A surprisingly calm and peaceful night. At one point I dreamed of an information video that featured a clown dancing with his arms wide in a forest of dark monoliths; the floor an ash. The camera moved up and the clown became a black outline of a man on a white background, then many men, then, as we moved further away, the tiny black dots formed the shape of an ear, then a face. So, coronavirus is a clown. A joke, or a part of the psyche like my up-and-coming clown poems.
I feel guilty at my anxiety yesterday, penitent to my poor cells and body for the unnecessary stress. I was careful to thank the part of my mind for warning me of potential danger, for keeping me safe, and that their message is acknowledged. This is an important part of removing worry.

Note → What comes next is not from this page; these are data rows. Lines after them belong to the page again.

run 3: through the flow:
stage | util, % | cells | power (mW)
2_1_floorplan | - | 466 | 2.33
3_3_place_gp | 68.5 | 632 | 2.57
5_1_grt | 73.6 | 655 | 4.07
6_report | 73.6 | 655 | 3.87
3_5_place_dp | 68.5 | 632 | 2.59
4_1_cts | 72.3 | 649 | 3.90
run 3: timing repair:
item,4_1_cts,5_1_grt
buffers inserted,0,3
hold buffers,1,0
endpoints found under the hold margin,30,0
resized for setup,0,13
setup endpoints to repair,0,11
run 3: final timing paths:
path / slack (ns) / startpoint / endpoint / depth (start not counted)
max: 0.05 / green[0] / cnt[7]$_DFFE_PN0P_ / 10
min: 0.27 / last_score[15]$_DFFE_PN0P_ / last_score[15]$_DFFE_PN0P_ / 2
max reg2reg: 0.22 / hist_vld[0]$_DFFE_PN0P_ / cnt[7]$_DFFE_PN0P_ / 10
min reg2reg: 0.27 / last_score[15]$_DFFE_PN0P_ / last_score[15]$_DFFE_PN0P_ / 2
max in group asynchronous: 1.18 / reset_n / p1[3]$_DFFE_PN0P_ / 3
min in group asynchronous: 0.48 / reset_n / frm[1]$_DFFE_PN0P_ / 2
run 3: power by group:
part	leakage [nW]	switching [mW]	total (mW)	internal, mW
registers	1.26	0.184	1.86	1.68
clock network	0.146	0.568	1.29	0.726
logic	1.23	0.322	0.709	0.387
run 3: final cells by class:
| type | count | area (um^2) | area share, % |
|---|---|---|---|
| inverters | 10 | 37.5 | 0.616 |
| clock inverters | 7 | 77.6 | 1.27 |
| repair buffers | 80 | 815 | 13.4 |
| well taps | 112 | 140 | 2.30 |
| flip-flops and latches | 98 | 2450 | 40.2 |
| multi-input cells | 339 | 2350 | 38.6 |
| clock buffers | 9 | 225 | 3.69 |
===== src/rtl/serial_addsub_arb_if.sv =====
// serial_addsub_arb_if
// Groups the request/operand and result signals of serial_addsub_arb.
//   req0/req1, op0/op1, a0/b0, a1/b1 : requester side (driven by master)
//   gnt0/gnt1, busy, done, owner,
//   result, cout                      : unit side (driven by slave)
//   ovf                               : present only when ADDSUB_OVF_EN is defined
interface serial_addsub_arb_if #(
    parameter int unsigned WIDTH = 8
);
    logic             req0;
    logic             req1;
    logic             op0;
    logic             op1;
    logic [WIDTH-1:0] a0;
    logic [WIDTH-1:0] b0;
    logic [WIDTH-1:0] a1;
    logic [WIDTH-1:0] b1;
    logic             gnt0;
    logic             gnt1;
    logic             busy;
    logic             done;
    logic             owner;
    logic [WIDTH-1:0] result;
    logic             cout;
`ifdef ADDSUB_OVF_EN
    logic             ovf;
`endif

    modport master (
        output req0, req1, op0, op1, a0, b0, a1, b1,
        input  gnt0, gnt1, busy, done, owner, result, cout
`ifdef ADDSUB_OVF_EN
        , input ovf
`endif
    );

    modport slave (
        input  req0, req1, op0, op1, a0, b0, a1, b1,
        output gnt0, gnt1, busy, done, owner, result, cout
`ifdef ADDSUB_OVF_EN
        , output ovf
`endif
    );
endinterface


===== src/rtl/serial_addsub_arb.sv =====
// serial_addsub_arb
// Bit-serial adder/subtractor shared by two requesters under round-robin arbitration.
// One bit per cycle, LSB first, through a single 1-bit full-add / full-subtract cell.
// Ports:
//   clk   : clock, rising edge
//   rst_n : asynchronous active-low reset
//   bus   : serial_addsub_arb_if.slave (requests, operands, grants, status, result)
// Optional feature: define ADDSUB_OVF_EN to add bus.ovf, the two's-complement overflow
// of the latched operation (carry into MSB XOR carry out of MSB).
module serial_addsub_arb #(
    parameter int unsigned WIDTH = 8
) (
    input logic                  clk,
    input logic                  rst_n,
    serial_addsub_arb_if.slave   bus
);
    localparam int unsigned CntW = (WIDTH > 1) ? $clog2(WIDTH) : 1;

    typedef enum logic [1:0] {
        StIdle,
        StShift,
        StDone
    } state_e;

    state_e           state_q, state_d;
    logic [CntW-1:0]  cnt_q, cnt_d;
    logic [WIDTH-1:0] a_q, a_d;
    logic [WIDTH-1:0] b_q, b_d;
    logic [WIDTH-1:0] res_q, res_d;
    logic             op_q, op_d;
    logic             owner_q, owner_d;
    logic             carry_q, carry_d;
    // Requester favoured when both request; flips to the other side on every grant.
    logic             rr_q, rr_d;
`ifdef ADDSUB_OVF_EN
    logic             ovf_q, ovf_d;
`endif

    logic any_req;
    logic winner;
    logic last_bit;
    logic a_bit;
    logic b_bit;
    logic sum_bit;
    logic carry_nxt;

    // Shared 1-bit cell and arbitration decision.
    always_comb begin
        any_req   = bus.req0 | bus.req1;
        winner    = (bus.req0 & bus.req1) ? rr_q : bus.req1;
        last_bit  = (cnt_q == CntW'(WIDTH - 1));
        a_bit     = a_q[0];
        b_bit     = b_q[0];
        sum_bit   = a_bit ^ b_bit ^ carry_q;
        if (op_q) begin
            // Borrow out of a - b - borrow_in.
            carry_nxt = (~a_bit & b_bit) | (b_bit & carry_q) | (~a_bit & carry_q);
        end else begin
            carry_nxt = (a_bit & b_bit) | (b_bit & carry_q) | (a_bit & carry_q);
        end
    end

    // Next-state logic.
    always_comb begin
        state_d = state_q;
        cnt_d   = cnt_q;
        a_d     = a_q;
        b_d     = b_q;
        res_d   = res_q;
        op_d    = op_q;
        owner_d = owner_q;
        carry_d = carry_q;
        rr_d    = rr_q;
`ifdef ADDSUB_OVF_EN
        ovf_d   = ovf_q;
`endif
        unique case (state_q)
            StIdle: begin
                if (any_req) begin
                    state_d = StShift;
                    cnt_d   = '0;
                    owner_d = winner;
                    rr_d    = ~winner;
                    op_d    = winner ? bus.op1 : bus.op0;
                    a_d     = winner ? bus.a1 : bus.a0;
                    b_d     = winner ? bus.b1 : bus.b0;
                    carry_d = 1'b0;
                end
            end
            StShift: begin
                // Operands shift out at the bottom, result bits shift in at the top.
                a_d     = a_q >> 1;
                b_d     = b_q >> 1;
                res_d   = {sum_bit, res_q[WIDTH-1:1]};
                carry_d = carry_nxt;
                cnt_d   = cnt_q + CntW'(1);
                if (last_bit) begin
                    state_d = StDone;
                    cnt_d   = '0;
`ifdef ADDSUB_OVF_EN
                    ovf_d   = carry_q ^ carry_nxt;
`endif
                end
            end
            StDone: begin
                state_d = StIdle;
            end
            default: begin
                state_d = StIdle;
            end
        endcase
    end

    always_ff @(posedge clk or negedge rst_n) begin
        if (!rst_n) begin
            state_q <= StIdle;
            cnt_q   <= '0;
            a_q     <= '0;
            b_q     <= '0;
            res_q   <= '0;
            op_q    <= 1'b0;
            owner_q <= 1'b0;
            carry_q <= 1'b0;
            rr_q    <= 1'b0;
`ifdef ADDSUB_OVF_EN
            ovf_q   <= 1'b0;
`endif
        end else begin
            state_q <= state_d;
            cnt_q   <= cnt_d;
            a_q     <= a_d;
            b_q     <= b_d;
            res_q   <= res_d;
            op_q    <= op_d;
            owner_q <= owner_d;
            carry_q <= carry_d;
            rr_q    <= rr_d;
`ifdef ADDSUB_OVF_EN
            ovf_q   <= ovf_d;
`endif
        end
    end

    // Outputs decode from registered state only.
    always_comb begin
        bus.gnt0   = (state_q == StShift) && (cnt_q == '0) && !owner_q;
        bus.gnt1   = (state_q == StShift) && (cnt_q == '0) && owner_q;
        bus.busy   = (state_q != StIdle);
        bus.done   = (state_q == StDone);
        bus.owner  = owner_q;
        bus.result = res_q;
        bus.cout   = carry_q;
`ifdef ADDSUB_OVF_EN
        bus.ovf    = ovf_q;
`endif
    end
endmodule
--- config.mk ---
export PLATFORM = sky130hd
export DESIGN_NAME = pipeline_register_wb_skid
export DESIGN_NICKNAME = d
export VERILOG_FILES = /design/src/rtl/pipeline_register_wb_skid.sv
export SDC_FILE = /design/constraint.sdc
export NUM_CORES = 1
export LEC_CHECK = 0
export CAP_MARGIN = 15
export CORE_UTILIZATION = 51
export CTS_CLUSTER_DIAMETER = 40
export DETAILED_ROUTE_END_ITERATION = 16
export PLACE_DENSITY = 0.82
export SKIP_LAST_GASP = 1
export SLEW_MARGIN = 20
export SYNTH_ARGS = -nofsm -noshare
export SYNTH_HDL_FRONTEND = slang
export SYNTH_SLANG_ARGS = --single-unit
--- constraint.sdc ---
create_clock -name clk -period 3.8 [get_ports clk]
set_input_delay 0.38 -clock clk [delete_from_list [all_inputs] [get_ports clk]]
set_output_delay 0.38 -clock clk [all_outputs]
set_load 0.005 [all_outputs]
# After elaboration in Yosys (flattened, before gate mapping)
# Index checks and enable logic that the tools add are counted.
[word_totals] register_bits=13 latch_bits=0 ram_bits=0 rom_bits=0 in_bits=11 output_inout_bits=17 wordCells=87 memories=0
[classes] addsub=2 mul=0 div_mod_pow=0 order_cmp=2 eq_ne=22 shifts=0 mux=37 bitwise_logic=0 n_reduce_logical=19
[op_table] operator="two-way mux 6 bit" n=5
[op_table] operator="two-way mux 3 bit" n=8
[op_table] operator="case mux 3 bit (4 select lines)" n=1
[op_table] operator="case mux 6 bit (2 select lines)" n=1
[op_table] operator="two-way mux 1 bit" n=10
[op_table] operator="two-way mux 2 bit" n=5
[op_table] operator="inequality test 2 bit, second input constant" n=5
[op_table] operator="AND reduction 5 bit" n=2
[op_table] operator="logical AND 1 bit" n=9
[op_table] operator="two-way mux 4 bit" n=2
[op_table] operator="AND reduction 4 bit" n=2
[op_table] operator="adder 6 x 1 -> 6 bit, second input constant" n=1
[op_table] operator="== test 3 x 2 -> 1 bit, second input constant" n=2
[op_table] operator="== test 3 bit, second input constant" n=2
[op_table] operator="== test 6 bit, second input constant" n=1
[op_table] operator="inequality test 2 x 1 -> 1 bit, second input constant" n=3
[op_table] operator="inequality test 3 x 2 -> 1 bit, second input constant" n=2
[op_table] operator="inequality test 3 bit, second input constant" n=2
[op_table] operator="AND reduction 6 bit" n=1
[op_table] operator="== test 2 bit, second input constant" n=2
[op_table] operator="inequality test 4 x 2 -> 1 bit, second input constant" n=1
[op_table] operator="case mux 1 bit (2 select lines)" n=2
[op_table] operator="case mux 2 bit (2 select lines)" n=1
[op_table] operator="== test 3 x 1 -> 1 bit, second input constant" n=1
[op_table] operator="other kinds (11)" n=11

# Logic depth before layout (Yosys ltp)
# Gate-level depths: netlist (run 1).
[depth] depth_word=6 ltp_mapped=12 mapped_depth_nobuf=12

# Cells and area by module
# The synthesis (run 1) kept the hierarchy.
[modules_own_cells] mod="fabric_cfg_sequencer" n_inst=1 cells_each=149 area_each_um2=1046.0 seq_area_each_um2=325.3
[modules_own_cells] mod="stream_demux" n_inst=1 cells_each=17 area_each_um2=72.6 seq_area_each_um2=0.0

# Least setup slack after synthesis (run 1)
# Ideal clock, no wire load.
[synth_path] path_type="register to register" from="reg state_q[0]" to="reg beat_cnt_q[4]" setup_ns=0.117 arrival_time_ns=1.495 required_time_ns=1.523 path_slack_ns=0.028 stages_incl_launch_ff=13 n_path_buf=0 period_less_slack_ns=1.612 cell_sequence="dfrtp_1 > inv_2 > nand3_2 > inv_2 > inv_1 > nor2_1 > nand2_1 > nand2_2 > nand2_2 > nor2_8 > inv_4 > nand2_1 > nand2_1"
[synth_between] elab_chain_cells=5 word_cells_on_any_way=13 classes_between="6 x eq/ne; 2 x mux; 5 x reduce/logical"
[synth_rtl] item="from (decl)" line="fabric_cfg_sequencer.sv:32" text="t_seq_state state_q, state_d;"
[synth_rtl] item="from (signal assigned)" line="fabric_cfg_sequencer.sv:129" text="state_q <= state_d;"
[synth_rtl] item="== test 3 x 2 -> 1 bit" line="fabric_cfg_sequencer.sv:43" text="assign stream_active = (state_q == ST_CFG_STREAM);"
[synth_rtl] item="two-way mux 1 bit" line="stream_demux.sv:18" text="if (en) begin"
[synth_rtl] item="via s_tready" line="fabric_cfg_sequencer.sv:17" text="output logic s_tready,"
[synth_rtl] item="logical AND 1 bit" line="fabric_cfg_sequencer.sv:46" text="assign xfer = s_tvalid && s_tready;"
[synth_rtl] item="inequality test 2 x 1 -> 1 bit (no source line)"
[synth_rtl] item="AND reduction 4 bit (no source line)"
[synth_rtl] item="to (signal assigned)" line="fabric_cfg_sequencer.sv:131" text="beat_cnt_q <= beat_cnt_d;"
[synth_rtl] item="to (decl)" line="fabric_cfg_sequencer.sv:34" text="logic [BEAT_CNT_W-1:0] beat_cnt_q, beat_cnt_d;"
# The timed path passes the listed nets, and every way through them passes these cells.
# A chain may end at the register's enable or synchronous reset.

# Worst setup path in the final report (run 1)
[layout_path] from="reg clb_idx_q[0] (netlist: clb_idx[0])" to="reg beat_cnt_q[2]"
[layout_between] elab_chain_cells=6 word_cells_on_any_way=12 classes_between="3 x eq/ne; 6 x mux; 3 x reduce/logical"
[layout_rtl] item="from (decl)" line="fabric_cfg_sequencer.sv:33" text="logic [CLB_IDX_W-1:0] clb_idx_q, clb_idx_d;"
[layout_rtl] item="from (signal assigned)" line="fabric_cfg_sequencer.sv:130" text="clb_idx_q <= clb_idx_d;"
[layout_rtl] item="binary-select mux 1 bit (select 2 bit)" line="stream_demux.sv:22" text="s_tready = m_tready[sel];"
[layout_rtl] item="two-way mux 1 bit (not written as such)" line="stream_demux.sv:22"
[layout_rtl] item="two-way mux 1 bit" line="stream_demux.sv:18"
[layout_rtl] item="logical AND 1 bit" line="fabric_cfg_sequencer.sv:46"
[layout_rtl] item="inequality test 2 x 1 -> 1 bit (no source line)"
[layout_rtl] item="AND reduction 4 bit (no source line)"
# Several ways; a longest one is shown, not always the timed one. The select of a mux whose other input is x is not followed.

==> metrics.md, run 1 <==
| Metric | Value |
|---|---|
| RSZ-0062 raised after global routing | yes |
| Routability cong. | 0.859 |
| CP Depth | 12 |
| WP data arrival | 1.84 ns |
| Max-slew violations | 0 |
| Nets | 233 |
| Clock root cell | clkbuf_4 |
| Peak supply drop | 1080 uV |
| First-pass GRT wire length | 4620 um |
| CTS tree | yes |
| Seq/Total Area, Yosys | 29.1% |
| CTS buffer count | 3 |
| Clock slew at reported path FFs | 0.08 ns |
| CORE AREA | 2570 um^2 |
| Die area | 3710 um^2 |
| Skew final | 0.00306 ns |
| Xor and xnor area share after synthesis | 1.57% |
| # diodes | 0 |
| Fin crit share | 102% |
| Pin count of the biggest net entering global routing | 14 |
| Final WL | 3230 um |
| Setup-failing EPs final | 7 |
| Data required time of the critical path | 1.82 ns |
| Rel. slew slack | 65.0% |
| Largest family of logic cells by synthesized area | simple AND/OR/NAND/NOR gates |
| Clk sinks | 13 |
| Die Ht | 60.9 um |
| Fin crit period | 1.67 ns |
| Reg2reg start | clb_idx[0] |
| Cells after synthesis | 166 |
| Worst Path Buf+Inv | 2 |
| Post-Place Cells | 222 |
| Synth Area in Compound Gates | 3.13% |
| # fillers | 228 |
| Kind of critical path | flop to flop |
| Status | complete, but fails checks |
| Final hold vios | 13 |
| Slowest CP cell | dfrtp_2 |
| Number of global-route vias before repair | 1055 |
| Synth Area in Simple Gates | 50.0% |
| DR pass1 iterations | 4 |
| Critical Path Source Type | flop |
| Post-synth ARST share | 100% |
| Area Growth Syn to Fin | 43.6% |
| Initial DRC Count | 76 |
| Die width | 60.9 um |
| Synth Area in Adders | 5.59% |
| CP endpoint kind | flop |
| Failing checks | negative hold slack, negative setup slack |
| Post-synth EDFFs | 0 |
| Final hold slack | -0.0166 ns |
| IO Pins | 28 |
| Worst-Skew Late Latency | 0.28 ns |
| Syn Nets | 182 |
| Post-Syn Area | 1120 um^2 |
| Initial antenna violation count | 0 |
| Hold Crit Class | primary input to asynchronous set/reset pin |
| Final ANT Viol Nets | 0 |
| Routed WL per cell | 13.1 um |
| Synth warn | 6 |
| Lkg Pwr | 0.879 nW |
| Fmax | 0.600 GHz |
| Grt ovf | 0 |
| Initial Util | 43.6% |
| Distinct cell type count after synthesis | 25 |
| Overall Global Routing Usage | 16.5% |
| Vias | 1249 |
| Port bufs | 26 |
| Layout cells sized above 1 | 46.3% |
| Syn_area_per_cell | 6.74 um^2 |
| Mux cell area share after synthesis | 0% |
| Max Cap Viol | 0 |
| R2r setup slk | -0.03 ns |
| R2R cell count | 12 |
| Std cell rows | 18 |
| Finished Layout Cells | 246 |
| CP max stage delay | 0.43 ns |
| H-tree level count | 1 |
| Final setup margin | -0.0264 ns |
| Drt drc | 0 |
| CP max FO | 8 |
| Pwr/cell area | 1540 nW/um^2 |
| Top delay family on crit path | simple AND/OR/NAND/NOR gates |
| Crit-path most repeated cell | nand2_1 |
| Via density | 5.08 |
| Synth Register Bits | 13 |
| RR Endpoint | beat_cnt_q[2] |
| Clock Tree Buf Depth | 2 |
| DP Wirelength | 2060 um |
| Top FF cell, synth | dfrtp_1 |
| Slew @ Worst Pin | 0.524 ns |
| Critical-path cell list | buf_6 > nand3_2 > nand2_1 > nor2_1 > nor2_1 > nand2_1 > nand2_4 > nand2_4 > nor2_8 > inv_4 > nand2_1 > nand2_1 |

My peace came from several strands. Firstly, I was worried that I might be infectious somehow invisibly. This is my main worry generally. I care less about getting coronavirus myself, more about passing it on. It appears that the World Health Organisation consider it highly unlikely that anyone without symptoms can pass it on, and I feel healthy, I definitely don't have symptoms. Even my recent sniffles are now, joyously, at last gone completely.
Secondly, I reasoned that there is a reasonable chance that nobody in Crewe or Nantwich has coronavirus at all. London, the news said, is 'weeks ahead' of the rest of the country. Cheshire is one of the lowest places of incidence in the country, and even then the bigger towns of Macclesfield, Warrington, and Chester are far more likely to contain cases. Now that the country is in near lock-down, anyone who might have it will almost certainly be staying in too.
Thirdly, I started to care less if I did get coronavirus. What can we fear from the natural course of things? I realised the ironic injusice that the young, fit, hard working, and most productive in society were being asked to face financial ruin to save the old, unfit and unproductive, and financially secure. If inequality was a social problem in 2019, it will really become one in future.
The wheels of the country and economy are grinding, inexorably, to a halt. A friend is now unemployed indefinitely. A quarter of my life savings have vanished into smoke this week. I heard that there were two suicides on the railway yesterday. Shops are starting to shudder into sleep.